# [Task directions]
Can you find the lines of the listing that include "consecutive" and copy every one?

# [Extracted records]

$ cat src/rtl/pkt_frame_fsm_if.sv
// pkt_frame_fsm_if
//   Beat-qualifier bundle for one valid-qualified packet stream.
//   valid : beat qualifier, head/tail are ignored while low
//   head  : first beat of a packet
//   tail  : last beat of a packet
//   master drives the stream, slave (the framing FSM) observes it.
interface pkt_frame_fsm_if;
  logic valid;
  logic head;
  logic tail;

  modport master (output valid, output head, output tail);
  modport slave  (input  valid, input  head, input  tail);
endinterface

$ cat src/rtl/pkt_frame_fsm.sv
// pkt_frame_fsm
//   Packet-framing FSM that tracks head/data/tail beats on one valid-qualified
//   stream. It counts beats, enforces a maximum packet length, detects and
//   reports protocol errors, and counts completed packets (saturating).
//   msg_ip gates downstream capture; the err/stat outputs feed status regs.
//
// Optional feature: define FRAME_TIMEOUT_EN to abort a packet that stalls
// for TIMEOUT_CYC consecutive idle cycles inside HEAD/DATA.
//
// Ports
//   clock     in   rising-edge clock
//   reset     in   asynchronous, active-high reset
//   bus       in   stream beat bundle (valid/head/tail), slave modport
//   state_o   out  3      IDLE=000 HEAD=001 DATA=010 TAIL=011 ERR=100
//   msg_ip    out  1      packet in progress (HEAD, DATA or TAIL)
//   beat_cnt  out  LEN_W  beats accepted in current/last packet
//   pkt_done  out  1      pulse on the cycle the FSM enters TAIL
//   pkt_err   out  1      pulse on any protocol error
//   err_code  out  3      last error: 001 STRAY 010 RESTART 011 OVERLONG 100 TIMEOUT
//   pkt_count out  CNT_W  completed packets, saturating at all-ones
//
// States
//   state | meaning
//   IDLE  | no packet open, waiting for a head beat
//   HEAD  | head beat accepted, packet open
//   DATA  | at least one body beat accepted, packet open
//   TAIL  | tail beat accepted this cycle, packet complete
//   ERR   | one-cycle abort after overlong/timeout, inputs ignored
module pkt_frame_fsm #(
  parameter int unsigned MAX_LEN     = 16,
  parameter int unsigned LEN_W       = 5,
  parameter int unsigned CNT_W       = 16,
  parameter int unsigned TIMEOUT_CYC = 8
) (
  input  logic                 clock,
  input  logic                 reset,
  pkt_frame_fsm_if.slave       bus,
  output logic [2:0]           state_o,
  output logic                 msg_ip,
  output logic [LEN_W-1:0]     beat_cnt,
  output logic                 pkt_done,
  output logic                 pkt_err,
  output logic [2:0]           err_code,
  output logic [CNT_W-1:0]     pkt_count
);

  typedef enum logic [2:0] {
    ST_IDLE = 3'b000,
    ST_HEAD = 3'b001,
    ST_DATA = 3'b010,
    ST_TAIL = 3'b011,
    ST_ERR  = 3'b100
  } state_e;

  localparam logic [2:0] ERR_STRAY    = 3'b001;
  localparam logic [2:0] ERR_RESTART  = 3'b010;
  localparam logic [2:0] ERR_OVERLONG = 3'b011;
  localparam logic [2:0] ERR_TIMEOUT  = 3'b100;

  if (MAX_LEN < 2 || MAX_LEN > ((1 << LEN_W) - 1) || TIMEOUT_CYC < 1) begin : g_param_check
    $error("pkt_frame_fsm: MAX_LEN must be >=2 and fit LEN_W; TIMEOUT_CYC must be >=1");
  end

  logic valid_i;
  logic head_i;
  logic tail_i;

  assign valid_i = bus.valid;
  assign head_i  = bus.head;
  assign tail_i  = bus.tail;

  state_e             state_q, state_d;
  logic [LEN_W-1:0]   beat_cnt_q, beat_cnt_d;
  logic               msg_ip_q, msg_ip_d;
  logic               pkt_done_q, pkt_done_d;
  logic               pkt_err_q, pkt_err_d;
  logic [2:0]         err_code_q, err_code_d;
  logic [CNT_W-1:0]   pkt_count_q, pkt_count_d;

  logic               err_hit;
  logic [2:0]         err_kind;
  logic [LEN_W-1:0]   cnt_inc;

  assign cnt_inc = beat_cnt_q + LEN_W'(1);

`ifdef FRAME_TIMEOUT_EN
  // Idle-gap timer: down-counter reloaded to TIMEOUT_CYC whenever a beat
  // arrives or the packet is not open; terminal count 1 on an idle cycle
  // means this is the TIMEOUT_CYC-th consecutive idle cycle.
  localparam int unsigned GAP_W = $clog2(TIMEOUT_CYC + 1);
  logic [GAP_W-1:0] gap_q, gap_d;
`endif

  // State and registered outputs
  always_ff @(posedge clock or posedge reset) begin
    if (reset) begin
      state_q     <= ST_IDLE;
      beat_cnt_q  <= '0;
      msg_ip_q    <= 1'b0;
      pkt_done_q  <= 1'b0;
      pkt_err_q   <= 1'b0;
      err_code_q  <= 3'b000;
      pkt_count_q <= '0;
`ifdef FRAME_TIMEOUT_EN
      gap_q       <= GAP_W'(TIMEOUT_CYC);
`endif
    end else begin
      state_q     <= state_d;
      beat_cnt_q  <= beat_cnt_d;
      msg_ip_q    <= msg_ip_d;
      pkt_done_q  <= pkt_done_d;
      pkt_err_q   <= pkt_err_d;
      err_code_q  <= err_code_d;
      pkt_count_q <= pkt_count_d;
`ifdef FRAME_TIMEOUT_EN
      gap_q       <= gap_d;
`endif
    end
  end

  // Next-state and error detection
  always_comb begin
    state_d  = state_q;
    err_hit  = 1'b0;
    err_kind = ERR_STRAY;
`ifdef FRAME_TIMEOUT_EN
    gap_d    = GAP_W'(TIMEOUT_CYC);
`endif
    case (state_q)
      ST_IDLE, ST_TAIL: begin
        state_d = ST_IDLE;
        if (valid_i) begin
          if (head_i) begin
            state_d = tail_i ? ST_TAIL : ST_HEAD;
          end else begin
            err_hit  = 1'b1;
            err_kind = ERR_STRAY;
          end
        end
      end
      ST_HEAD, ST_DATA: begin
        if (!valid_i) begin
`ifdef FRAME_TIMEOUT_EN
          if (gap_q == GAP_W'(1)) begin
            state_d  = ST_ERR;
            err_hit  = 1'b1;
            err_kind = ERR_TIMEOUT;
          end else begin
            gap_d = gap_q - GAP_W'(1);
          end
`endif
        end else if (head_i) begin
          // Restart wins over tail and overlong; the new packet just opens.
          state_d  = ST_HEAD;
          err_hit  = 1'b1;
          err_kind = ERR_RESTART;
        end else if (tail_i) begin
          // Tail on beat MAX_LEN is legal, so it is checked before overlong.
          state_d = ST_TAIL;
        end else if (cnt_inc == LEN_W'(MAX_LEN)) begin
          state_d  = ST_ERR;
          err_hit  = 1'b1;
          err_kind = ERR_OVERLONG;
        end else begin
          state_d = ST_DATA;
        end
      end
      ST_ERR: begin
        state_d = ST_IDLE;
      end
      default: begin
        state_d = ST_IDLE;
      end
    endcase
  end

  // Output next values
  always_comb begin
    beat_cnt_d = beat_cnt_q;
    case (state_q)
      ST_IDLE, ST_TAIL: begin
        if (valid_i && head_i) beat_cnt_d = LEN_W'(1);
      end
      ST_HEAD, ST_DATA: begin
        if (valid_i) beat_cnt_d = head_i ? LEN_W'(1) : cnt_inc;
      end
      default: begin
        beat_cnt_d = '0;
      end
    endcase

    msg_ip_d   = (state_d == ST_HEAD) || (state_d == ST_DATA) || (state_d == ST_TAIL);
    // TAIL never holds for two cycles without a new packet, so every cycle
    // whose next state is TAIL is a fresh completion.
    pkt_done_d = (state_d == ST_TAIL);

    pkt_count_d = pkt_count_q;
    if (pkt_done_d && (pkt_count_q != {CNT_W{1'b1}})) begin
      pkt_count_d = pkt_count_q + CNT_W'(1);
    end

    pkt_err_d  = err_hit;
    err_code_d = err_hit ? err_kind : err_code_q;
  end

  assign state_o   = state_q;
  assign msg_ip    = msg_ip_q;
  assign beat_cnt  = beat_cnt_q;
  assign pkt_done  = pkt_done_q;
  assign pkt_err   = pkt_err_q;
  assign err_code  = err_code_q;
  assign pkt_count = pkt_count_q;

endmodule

# [Expected output]
// for TIMEOUT_CYC consecutive idle cycles inside HEAD/DATA.
  // means this is the TIMEOUT_CYC-th consecutive idle cycle.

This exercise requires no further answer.